Retrieving the True 3D Displacement of the Scene Based on Multiple Ground-based Microdeformation Monitoring Radars

Abstract

The ground-based microdeformation monitoring radar system has been widely used in the field of deformation monitoring, which can perform real-time deformation and displacement monitoring of hidden disaster points in the monitoring area. Based on the principle of differential interferometry, it can only reflect the one-dimensional (1D) deformation displacement of the object point in the radar line of sight (LOS) direction. A single ground-based radar cannot accurately reflect the true deformation direction of the monitored point, that is, the main sliding direction. Therefore, in order to accurately detect the true displacement landslide direction of the hidden danger point during the monitoring process, so as to make more accurate warning predictions, it is of great significance to study and reverse the true three-dimensional (3D) deformation displacement direction of the monitoring area. In this paper, multiple ground-based radars are used to monitor the real-time displacement of the monitoring scene from different directions.
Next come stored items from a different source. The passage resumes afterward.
$ cat src/rtl/config_pkg.sv
// ----------------------------------------------------------------------------
// config_pkg
//   Machine-wide configuration shared by the MMU blocks.
//   XLEN : architectural register / address width.
// ----------------------------------------------------------------------------
package config_pkg;
  parameter int XLEN = 64;
endpackage : config_pkg

$ cat src/rtl/tlb_refill_arbiter_if.sv
// ----------------------------------------------------------------------------
// tlb_refill_arbiter_if
//   Bundles every signal between the two TLBs, the shared HPTW and the refill
//   arbiter.
//   slave  : arbiter side (takes misses and walk results, drives the walk
//            request and the TLB write/fault strobes).
//   master : environment side (TLBs + HPTW), the mirror image of slave.
//   Signals:
//     ITLBMiss/DTLBMiss, ITLBVAdr/DTLBVAdr, TLBFlush    TLB -> arbiter
//     WalkReq, WalkVAdr, WalkSel                       arbiter -> HPTW
//     WalkDone, WalkFault, WalkPTE, WalkPageType       HPTW -> arbiter
//     PTE, PageTypeWriteVal, ITLBWrite, DTLBWrite,
//     IWalkFault, DWalkFault                           arbiter -> TLBs
// ----------------------------------------------------------------------------
interface tlb_refill_arbiter_if #(
  parameter int XLEN = config_pkg::XLEN
);
  logic            ITLBMiss;
  logic            DTLBMiss;
  logic [XLEN-1:0] ITLBVAdr;
  logic [XLEN-1:0] DTLBVAdr;
  logic            TLBFlush;

  logic            WalkReq;
  logic [XLEN-1:0] WalkVAdr;
  logic            WalkSel;

  logic            WalkDone;
  logic            WalkFault;
  logic [XLEN-1:0] WalkPTE;
  logic [1:0]      WalkPageType;

  logic [XLEN-1:0] PTE;
  logic [1:0]      PageTypeWriteVal;
  logic            ITLBWrite;
  logic            DTLBWrite;
  logic            IWalkFault;
  logic            DWalkFault;

  modport slave (
    input  ITLBMiss, DTLBMiss, ITLBVAdr, DTLBVAdr, TLBFlush,
    input  WalkDone, WalkFault, WalkPTE, WalkPageType,
    output WalkReq, WalkVAdr, WalkSel,
    output PTE, PageTypeWriteVal, ITLBWrite, DTLBWrite, IWalkFault, DWalkFault
  );

  modport master (
    output ITLBMiss, DTLBMiss, ITLBVAdr, DTLBVAdr, TLBFlush,
    output WalkDone, WalkFault, WalkPTE, WalkPageType,
    input  WalkReq, WalkVAdr, WalkSel,
    input  PTE, PageTypeWriteVal, ITLBWrite, DTLBWrite, IWalkFault, DWalkFault
  );
endinterface : tlb_refill_arbiter_if

$ cat src/rtl/tlb_refill_arbiter.sv
// ----------------------------------------------------------------------------
// tlb_refill_arbiter
//   Shares one hardware page-table walker between the ITLB and the DTLB.
//   Picks a pending miss, launches a walk for its VAdr, and steers the leaf
//   PTE / page type into the owning TLB's write port. Walk faults become a
//   one-cycle fault pulse to the owner; an sfence flush abandons the walk
//   (or suppresses the pending write) so no stale entry survives.
//   Ports:
//     clk    : clock
//     reset  : synchronous, active-high reset
//     bus    : tlb_refill_arbiter_if.slave (TLB, HPTW and write-back signals)
//   Parameter:
//     STARVE_LIMIT : consecutive DTLB wins over a waiting ITLB before the
//                    ITLB is forced to win.
// ----------------------------------------------------------------------------
module tlb_refill_arbiter #(
  parameter int STARVE_LIMIT = 4
) (
  input  logic                 clk,
  input  logic                 reset,
  tlb_refill_arbiter_if.slave  bus
);

  localparam int XLEN     = config_pkg::XLEN;
  localparam int STREAK_W = $clog2(STARVE_LIMIT + 1);
  localparam logic [STREAK_W-1:0] STREAK_MAX = STREAK_W'(STARVE_LIMIT);

  typedef enum logic [1:0] {
    S_IDLE,   // waiting for a miss
    S_WALK,   // HPTW busy on our behalf, WalkReq high
    S_WRITE,  // result registered, strobing the owner's write port
    S_ABORT   // flushed mid-walk, draining the HPTW's completion
  } state_e;

  state_e                r_state;
  state_e                w_state_nxt;
  logic [XLEN-1:0]       r_walk_vadr;
  logic                  r_walk_sel;     // 1 = ITLB owns the walk
  logic [XLEN-1:0]       r_pte;
  logic [1:0]            r_page_type;
  logic                  r_ifault;
  logic                  r_dfault;
  logic [STREAK_W-1:0]   r_dstreak;      // DTLB wins while ITLB was waiting

  logic                  w_grant;
  logic                  w_grant_i;
  logic                  w_capture;
  logic                  w_ifault_nxt;
  logic                  w_dfault_nxt;
  logic [STREAK_W-1:0]   w_dstreak_nxt;

  // NOTE: every signal driven here gets a default before the case statement;
  // a path that leaves one unassigned would infer a latch.
  always_comb begin
    w_state_nxt   = r_state;
    w_grant       = 1'b0;
    w_grant_i     = 1'b0;
    w_capture     = 1'b0;
    w_ifault_nxt  = 1'b0;
    w_dfault_nxt  = 1'b0;
    w_dstreak_nxt = r_dstreak;

    unique case (r_state)
      S_IDLE: begin
        // A flush cycle never grants: the requester's VAdr may belong to
        // the translation context being torn down.
        if (!bus.TLBFlush && (bus.ITLBMiss || bus.DTLBMiss)) begin
          w_grant     = 1'b1;
          // DTLB wins ties until it has starved the ITLB STARVE_LIMIT times.
          w_grant_i   = bus.ITLBMiss && (!bus.DTLBMiss || (r_dstreak == STREAK_MAX));
          w_state_nxt = S_WALK;
        end
      end

      S_WALK: begin
        if (bus.TLBFlush) begin
          // A completion in the flush cycle is simply dropped; otherwise
          // the HPTW still owes us a WalkDone that must be drained.
          w_state_nxt = bus.WalkDone ? S_IDLE : S_ABORT;
        end else if (bus.WalkDone) begin
          if (bus.WalkFault) begin
            w_ifault_nxt = r_walk_sel;
            w_dfault_nxt = !r_walk_sel;
            w_state_nxt  = S_IDLE;
          end else begin
            w_capture    = 1'b1;
            w_state_nxt  = S_WRITE;
          end
        end
      end

      S_WRITE: w_state_nxt = S_IDLE;

      S_ABORT: begin
        if (bus.WalkDone) w_state_nxt = S_IDLE;
      end

      default: w_state_nxt = S_IDLE;
    endcase

    // Starvation counter only moves on a grant; it cannot exceed the limit
    // because at the limit a waiting ITLB always wins and clears it.
    if (w_grant) begin
      if (w_grant_i || !bus.ITLBMiss) begin
        w_dstreak_nxt = '0;
      end else if (r_dstreak != STREAK_MAX) begin
        w_dstreak_nxt = r_dstreak + STREAK_W'(1);
      end
    end
  end

  // NOTE: sequential state uses non-blocking assignments so every register
  // samples the pre-edge values regardless of statement order.
  always_ff @(posedge clk) begin
    if (reset) begin
      r_state     <= S_IDLE;
      r_walk_vadr <= '0;
      r_walk_sel  <= 1'b0;
      r_pte       <= '0;
      r_page_type <= '0;
      r_ifault    <= 1'b0;
      r_dfault    <= 1'b0;
      r_dstreak   <= '0;
    end else begin
      r_state     <= w_state_nxt;
      r_dstreak   <= w_dstreak_nxt;
      r_ifault    <= w_ifault_nxt;
      r_dfault    <= w_dfault_nxt;
      if (w_grant) begin
        r_walk_vadr <= w_grant_i ? bus.ITLBVAdr : bus.DTLBVAdr;
        r_walk_sel  <= w_grant_i;
      end
      if (w_capture) begin
        r_pte       <= bus.WalkPTE;
        r_page_type <= bus.WalkPageType;
      end
    end
  end

  assign bus.WalkReq          = (r_state == S_WALK);
  assign bus.WalkVAdr         = r_walk_vadr;
  assign bus.WalkSel          = r_walk_sel;
  assign bus.PTE              = r_pte;
  assign bus.PageTypeWriteVal = r_page_type;
  // A flush arriving in the write cycle must kill the strobe, so the write
  // enables stay combinational on TLBFlush.
  assign bus.ITLBWrite        = (r_state == S_WRITE) &&  r_walk_sel && !bus.TLBFlush;
  assign bus.DTLBWrite        = (r_state == S_WRITE) && !r_walk_sel && !bus.TLBFlush;
  assign bus.IWalkFault       = r_ifault;
  assign bus.DWalkFault       = r_dfault;

endmodule : tlb_refill_arbiter
$ cat src/flat_wrapper.sv
// flat-port wrapper written by rule: the top's interface ports become plain ports
module tlb_refill_arbiter_flat 
#(
  parameter int STARVE_LIMIT = 4
)
  (clk, reset, bus_ITLBMiss, bus_DTLBMiss, bus_ITLBVAdr, bus_DTLBVAdr, bus_TLBFlush, bus_WalkDone, bus_WalkFault, bus_WalkPTE, bus_WalkPageType, bus_WalkReq, bus_WalkVAdr, bus_WalkSel, bus_PTE, bus_PageTypeWriteVal, bus_ITLBWrite, bus_DTLBWrite, bus_IWalkFault, bus_DWalkFault);
  tlb_refill_arbiter_if bus_i ();
  input  logic clk;
  input  logic reset;
  input wire logic [$bits(bus_i.ITLBMiss)-1:0] bus_ITLBMiss;
  input wire logic [$bits(bus_i.DTLBMiss)-1:0] bus_DTLBMiss;
  input wire logic [$bits(bus_i.ITLBVAdr)-1:0] bus_ITLBVAdr;
  input wire logic [$bits(bus_i.DTLBVAdr)-1:0] bus_DTLBVAdr;
  input wire logic [$bits(bus_i.TLBFlush)-1:0] bus_TLBFlush;
  input wire logic [$bits(bus_i.WalkDone)-1:0] bus_WalkDone;
  input wire logic [$bits(bus_i.WalkFault)-1:0] bus_WalkFault;
  input wire logic [$bits(bus_i.WalkPTE)-1:0] bus_WalkPTE;
  input wire logic [$bits(bus_i.WalkPageType)-1:0] bus_WalkPageType;
  output wire logic [$bits(bus_i.WalkReq)-1:0] bus_WalkReq;
  output wire logic [$bits(bus_i.WalkVAdr)-1:0] bus_WalkVAdr;
  output wire logic [$bits(bus_i.WalkSel)-1:0] bus_WalkSel;
  output wire logic [$bits(bus_i.PTE)-1:0] bus_PTE;
  output wire logic [$bits(bus_i.PageTypeWriteVal)-1:0] bus_PageTypeWriteVal;
  output wire logic [$bits(bus_i.ITLBWrite)-1:0] bus_ITLBWrite;
  output wire logic [$bits(bus_i.DTLBWrite)-1:0] bus_DTLBWrite;
  output wire logic [$bits(bus_i.IWalkFault)-1:0] bus_IWalkFault;
  output wire logic [$bits(bus_i.DWalkFault)-1:0] bus_DWalkFault;
  assign bus_i.ITLBMiss = bus_ITLBMiss;
  assign bus_i.DTLBMiss = bus_DTLBMiss;
  assign bus_i.ITLBVAdr = bus_ITLBVAdr;
  assign bus_i.DTLBVAdr = bus_DTLBVAdr;
  assign bus_i.TLBFlush = bus_TLBFlush;
  assign bus_i.WalkDone = bus_WalkDone;
  assign bus_i.WalkFault = bus_WalkFault;
  assign bus_i.WalkPTE = bus_WalkPTE;
  assign bus_i.WalkPageType = bus_WalkPageType;
  assign bus_WalkReq = bus_i.WalkReq;
  assign bus_WalkVAdr = bus_i.WalkVAdr;
  assign bus_WalkSel = bus_i.WalkSel;
  assign bus_PTE = bus_i.PTE;
  assign bus_PageTypeWriteVal = bus_i.PageTypeWriteVal;
  assign bus_ITLBWrite = bus_i.ITLBWrite;
  assign bus_DTLBWrite = bus_i.DTLBWrite;
  assign bus_IWalkFault = bus_i.IWalkFault;
  assign bus_DWalkFault = bus_i.DWalkFault;
  tlb_refill_arbiter #(.STARVE_LIMIT(STARVE_LIMIT)) u_core (.clk(clk), .reset(reset), .bus(bus_i));
endmodule
$ cat config.mk
export PLATFORM = sky130hd
export DESIGN_NAME = tlb_refill_arbiter_flat
export DESIGN_NICKNAME = d
export VERILOG_FILES = /design/src/rtl/config_pkg.sv /design/src/rtl/tlb_refill_arbiter_if.sv /design/src/rtl/tlb_refill_arbiter.sv /design/src/flat_wrapper.sv
export SDC_FILE = /design/constraint.sdc
export NUM_CORES = 1
export LEC_CHECK = 0
export CELL_PAD_IN_SITES_DETAIL_PLACEMENT = 0
export CELL_PAD_IN_SITES_GLOBAL_PLACEMENT = 1
export CORE_MARGIN = 4
export CORE_UTILIZATION = 26
export CTS_CLUSTER_DIAMETER = 80
export DETAILED_ROUTE_END_ITERATION = 10
export GPL_ROUTABILITY_DRIVEN = 1
export GPL_TIMING_DRIVEN = 1
export PLACE_DENSITY = 0.85
export SLEW_MARGIN = 20
export SYNTH_ARGS = -nofsm -noshare
export SYNTH_HDL_FRONTEND = slang
export SYNTH_SLANG_ARGS = --single-unit
$ cat constraint.sdc
create_clock -name clk -period 2.2 [get_ports clk]
set_input_delay 0.55 -clock clk [delete_from_list [all_inputs] [get_ports clk]]
set_output_delay 0.55 -clock clk [all_outputs]
set_load 0.01 [all_outputs]
==> out/qor.log <==
INFO  sta            timing.clock.skew=0.008730ns
INFO  sta            finalHoldWorstSlack=0.4517ns
INFO  synthesis      synthDominantCellAreaShare=48.36%
INFO  synthesis      synthDominantAreaCellType=dfxtp_1
INFO  floorplanning  design.die.area=24410um^2
INFO  synthesis      compound_cell_area_share_of_the_yosys_netlist=24.55%
INFO  sta            maxSlewHeadroom=60.93%
INFO  global_routing grt_antenna_before_repair=1
INFO  global_routing grt_util_all_layers=16.38%
INFO  synthesis      ys_warn_count=0
INFO  synthesis      ys_top_cells_by_count=202 x nand2_1, 138 x dfxtp_1, 125 x a21oi_1, 66 x nor2_1
INFO  flow_run       maxCapViolCount=0
INFO  setup_path     cp.required=1.65ns
INFO  power          p_per_area=671.5nW/um^2
INFO  synthesis      synth-seq-area-share=48.36%
INFO  sta            worst_slack=0.1111ns
INFO  clock_tree     cts_tree=yes
INFO  cells_and_area drive_above_1_share=11.92%
INFO  sta            final-hold-violation-count=0
INFO  synthesis      synth_most_common_cell=nand2_1
INFO  placement      numPlacedInstances=1283
INFO  setup_path     ff2ff_path_depth=7
INFO  floorplanning  chipWidth=156.2um
INFO  min_path       hold_path_cells=2
INFO  clock_tree     clk-insertion-delay-late=0.42ns
INFO  cells_and_area finish.cell_count_without_fillers=1315
INFO  cells_and_area area_growth=75.91%
INFO  synthesis      synth_top_family_by_area=compound AO/OA/AOI/OAI gates
INFO  synthesis      post_synth_inst_count=688
INFO  synthesis      synth-seq-cells=138
INFO  clock_tree     cts_inserted_buffers=17
INFO  drt            antenna_violating_nets_post_route=0
INFO  drt            route.vias.total=5941
INFO  floorplanning  cell_row_count=53
INFO  drt            drt_drc_violations_left=0
INFO  sta            setup_viol=0
INFO  clock_tree     ctsHtreeMaxLevel=4
INFO  drt            drt_iter0_drc=296
INFO  placement      placement.setup.worst_slack=-0.1968ns
INFO  floorplanning  boundaryPins=337
INFO  sta            tightestPinTransition=0.5838ns
INFO  power          ir_drop=409.2uV
INFO  synthesis      ys.flop_type=dfxtp_1
INFO  setup_path     worst_setup_path_end_kind=primary output
INFO  clock_tree     cts_buffer_depth=2
INFO  sta            fin_crit_sh=94.95%
INFO  synthesis      post_synth_edffs=0
INFO  synthesis      postSynth.asyncResetShare=0%
INFO  cells_and_area diodes=0
INFO  placement      gp_congestion=0.8238
INFO  global_routing grt_first_pass_wirelength=31810um
INFO  clock_tree     cts_hold_buf=0
INFO  clock_tree     post-cts-setup-buffers=0
INFO  setup_path     worst-path-max-fanout=3
INFO  placement      numPortBuffers=336
INFO  setup_path     crit_arrival=1.54ns
INFO  placement      post_dp_hpwl=15390um
INFO  clock_tree     cts.reportedPaths.clkPinSlew=0.06ns
INFO  cells_and_area nets=1230
INFO  clock_tree     tritoncts_num_sinks=138
INFO  floorplanning  initial_utilization=26.84%
INFO  cells_and_area layout.filler_cells=2065
INFO  drt            drtPass1Iterations=4
INFO  global_routing global_route.overflow_total=0
INFO  global_routing largest_net_degree_at_the_start_of_global_routing=60
INFO  floorplanning  fp.dieH=156.2um
INFO  sta            setup_repair_after_global_routing_missed_its_margin=false
INFO  synthesis      synth.cell_area=5713um^2
INFO  floorplanning  coreArea=21290um^2
INFO  synthesis      number_of_nets_in_the_synthesized_netlist=891
INFO  synthesis      xor_and_xnor_area_share_after_synthesis=0%
INFO  synthesis      synthesis.area_per_instance=8.304um^2
INFO  drt            detail_route.wirelength=20940um
INFO  run_status     run_status=finished clean
INFO  synthesis      synthTopCellsByArea=dfxtp_1 48%, nand2_1 13%, a21oi_1 11%
INFO  synthesis      area_fraction_in_and_or_nand_and_nor_cells_after_synthesis=19.91%
INFO  sta            timing_max_transition_violations_final=0
INFO  setup_path     start_kind=input port
INFO  sta            post-route-min-period=2.089ns
INFO  sta            fmaxAchievable=0.4787GHz
INFO  power          leakagePower=3.651nW
INFO  clock_tree     clk_root_buffer_cell=clkbuf_16
INFO  global_routing number_of_global_route_vias_before_repair=5924
INFO  min_path       holdCritPathClass=register to register
INFO  synthesis      synth.area.mux_share=0%
INFO  synthesis      synth_fa_ha_area_share=0.4380%
INFO  setup_path     worstSetupPathType=input port to primary output
INFO  drt            drt-vias-per-instance=4.518
INFO  drt            drt-wirelength-per-cell=15.92um
INFO  synthesis      synth_cell_type_count=33
[timing repair]
item | 4_1_cts | 5_1_grt
gates resized for setup | 3 | 1
pin swaps | 0 | 0
endpoints found under the setup margin | 3 | 1
[stage by stage]
step                power [mW]  util (%)  TNS [ns]  instance area [um^2]
floorplan                3.238         -         0                  5713
global placement         3.996     44.54    -1.465                  9480
detailed placement       4.006     44.54    -3.805                  9480
CTS                      6.864     47.20         0                 10050
global route             7.061     47.21         0                 10050
finish                   6.748     47.21         0                 10050
[where the power goes]
group,switching (mW),leakage (nW),internal [mW]
logic,0.518,2.27,0.733
registers,0.0664,1.13,2.62
clock network,1.22,0.259,1.58
total,1.81,3.65,4.94
[state kept, by name, summed over array words and instances (netlist names)]
register / cells
u_core.bus.WalkVAdr: 64
u_core.bus.PTE: 64
u_core.bus.PageTypeWriteVal: 2
u_core.bus.WalkSel: 1
u_core.r_dstreak: 3
u_core.bus.IWalkFault: 1
u_core.bus.DWalkFault: 1
u_core.r_state: 2
[routing by layer]
metal	part of all wire [%]	up-vias	track usage, %	wire length [um]
li1	-	2998	-	-
met1	41	2732	18.91	8518
met2	50	180	28.76	10540
met3	6.5	29	4.978	1366
met4	2.4	2	5.744	507
met5	0.062	-	0	13
[final cells by class]
| cell class | instances | area [um^2] | share of cell area [%] |
|---|---|---|---|
| Sequential cell | 138 | 2764 | 27.50 |
| Clock buffer | 18 | 429.2 | 4.270 |
| Tap cell | 275 | 344.1 | 3.424 |
| Clock inverter | 14 | 138.9 | 1.382 |
| Timing Repair Buffer | 376 | 3786 | 37.67 |
| Multi-Input combinational cell | 492 | 2580 | 25.67 |
| Inverter | 2 | 7.507 | 0.07470 |
[logic make-up (layout without fill, tap and decap cells)]
group,count (synthesis),after routing
simple gates,285,285
compound gates,205,205
flops,138,138
buf+inv,58,410
fa+ha+maj,2,2
[worst paths after layout]
check	start	end	slack, ns
hold reg to reg	u_core.bus.PTE[4]	u_core.bus.PTE[4]	0.45
setup / recovery	bus_TLBFlush	bus_ITLBWrite	0.11
setup reg to reg	u_core.r_dstreak[0]	u_core.bus.WalkVAdr[35]	0.50
hold / removal	u_core.bus.PTE[4]	u_core.bus.PTE[4]	0.45
[worst max-delay path: stages]
cell	delay (ns)
clkdlybuf4s50_1	0.44
nor4bb_1	0.25
dlygate4sd2_1	0.30
[placed cells by master, fill, tap and decap left out, drive strengths merged, types with 2 or more instances in the layout]
master,synthesis,layout
dfxtp,138,138
a211oi,64,64
clkdlybuf4s50,0,332
nand2,203,203
clkinvlp,0,6
o21ai,2,2
a21oi,136,136
nor2,66,66
nand3,2,2
inv,2,8
ha,2,2
nor4b,2,2
clkbuf,19,18
nor4bb,2,2
buf,37,41
nor3,2,2
dlygate4sd2,0,2
No activity file was read; power rests on OpenSTA's default activity.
By obtaining the deformation values of the same monitoring point of the multiple radars and the unit vector parameters of the LOS to construct the spatial 3D monitoring geometry, and the least squares overdetermined equations are used to solve the real 3D deformation displacement of the monitored point, which reduces the influence of the measurement error on the deformation inversion results. Based on the field measurement data, the effectiveness of the method proposed in this paper is verified, and the robustness and accuracy of the 3D deformation measurement are improved.